The battle between the two dragons is the second plague to strike the Island of Britain in the mediaeval romance of Lludd and Llefelys. The White Dragon would strive to overcome the Red Dragon, making the Red cry out a fearful shriek which was heard over every Brythonic hearth. This shriek went through people’s hearts, scaring them so much that the men lost their hue and their strength, women lost their children, young men and the maidens lost their senses, and all the animals and trees and the earth and the waters, were left barren. The plague was finally eradicated by catching the dragons and burying both of them in a rock pit at Dinas Emrys in Snowdonia, north Wales, the securest place in Britain at that time. The dragons were caught by digging out a pit under the exact point where the dragons would fall down exhausted after fighting. This place was at Oxford, which Lludd found to be the exact centre of the island when he measured the island of Britain. The pit had a satin covering over it and a cauldron of mead in it at the bottom. First, the dragons fought by the pit in the form of terrific animals. Then they began to fight in the air over the pit in the form of dragons. Then exhausted with the fighting, they fell down on the pit in the form of pigs and sank into the pit drawing the satin covering under them into the cauldron at the bottom of the pit whereupon they drank the mead and fell asleep.

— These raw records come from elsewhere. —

File: src/rtl/rseq_key_pick.sv
module rseq_key_pick
  import rseq_pkg::*;
#(
  parameter int HALF_W    = 64,
  parameter int KEY_WORDS = 4
) (
  input  logic [KEY_WORDS*HALF_W-1:0] key_q,
  input  logic                        dec_q,
  input  logic [ROUND_W-1:0]          step,
  output logic [HALF_W-1:0]           subkey
);
  logic [HALF_W-1:0] words [KEY_WORDS];

  for (genvar n = 0; n < KEY_WORDS; n++) begin : g_split
    assign words[n] = key_q[(KEY_WORDS-n)*HALF_W-1 -: HALF_W];
  end

  always_comb begin
    subkey = words[key_word_idx(dec_q, step)];
  end
endmodule

File: src/rtl/rseq_ctrl_ext.sv
module rseq_ctrl_ext #(
  parameter int WORD_W    = 32,
  parameter int PAIRS     = 3,
  parameter int STEP      = 10,
  parameter int HALF_STEP = 5
) (
  input  logic [WORD_W-1:0]         x,
  output logic [2*PAIRS*WORD_W-1:0] ctrl
);
  function automatic logic [WORD_W-1:0] rot(input logic [WORD_W-1:0] a, input int s);
    int k;
    k = s % WORD_W;
    if (k == 0) return a;
    return (a << k) | (a >> (WORD_W - k));
  endfunction

  for (genvar i = 0; i < PAIRS; i++) begin : g_pair
    localparam int VTOP = (2*PAIRS - 2*i) * WORD_W - 1;
    localparam int ZTOP = VTOP - WORD_W;
    assign ctrl[VTOP -: WORD_W] = rot(x, STEP*i);
    assign ctrl[ZTOP -: WORD_W] = rot(x, STEP*i + HALF_STEP);
  end
endmodule

File: src/rtl/rseq_half_perm.sv
module rseq_half_perm #(
  parameter int HALF_W = 64
) (
  input  logic [HALF_W-1:0] din,
  output logic [HALF_W-1:0] dout
);
  localparam int QUART = HALF_W / 4;
  localparam int MID   = HALF_W / 2;

  for (genvar p = 1; p <= HALF_W; p++) begin : g_bit
    // position p maps to bit index HALF_W-p
    localparam int PARTNER = (p % 2 == 1) ? p : ((p <= MID) ? p + MID : p - MID);
    assign dout[HALF_W-p] = din[HALF_W-PARTNER];
  end

  if (QUART < 1) begin : g_bad
    $error("HALF_W too small");
  end
endmodule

The dragons were then wrapped up in the satin covering and placed in the pit to be buried at Dinas Emrys.[3]



Wiki wrote:
The ultimate source for the symbolism of white dragons in England would appear to be Geoffrey of Monmouth’s fictional History of the Kings of Britain (c. 1136), where an incident occurs in the life of Merlin in which a red dragon is seen fighting a white dragon which it overcomes. The red dragon was taken to represent the Welsh and their eventual victory over the Anglo-Saxon invaders, symbolised by the white dragon.[4] The tale is taken up by Nennius in the Historia Brittonum. The dragons remain at Dinas Emrys for centuries until King Vortigern tries to build a castle there. Every night the castle walls and foundations are demolished by unseen forces. Vortigern consults his advisers, who tell him to find a boy with no natural father, and sacrifice him. Vortigern finds such a boy (who is later, in some tellings, to become Merlin) who is supposed to be the wisest wizard to ever live. On hearing that he is to be put to death to solve the demolishing of the walls, the boy dismisses the knowledge of the advisors. The boy tells the king of the two dragons. Vortigern excavates the hill, freeing the dragons. They continue their fight and the red dragon finally defeats the white dragon. The boy tells Vortigern that the white dragon symbolises the Saxons and that the red dragon symbolises the people of Vortigern. If Vortigern is accepted to have lived in the fifth century, then these people are the British whom the Saxons failed to subdue and who became the Welsh.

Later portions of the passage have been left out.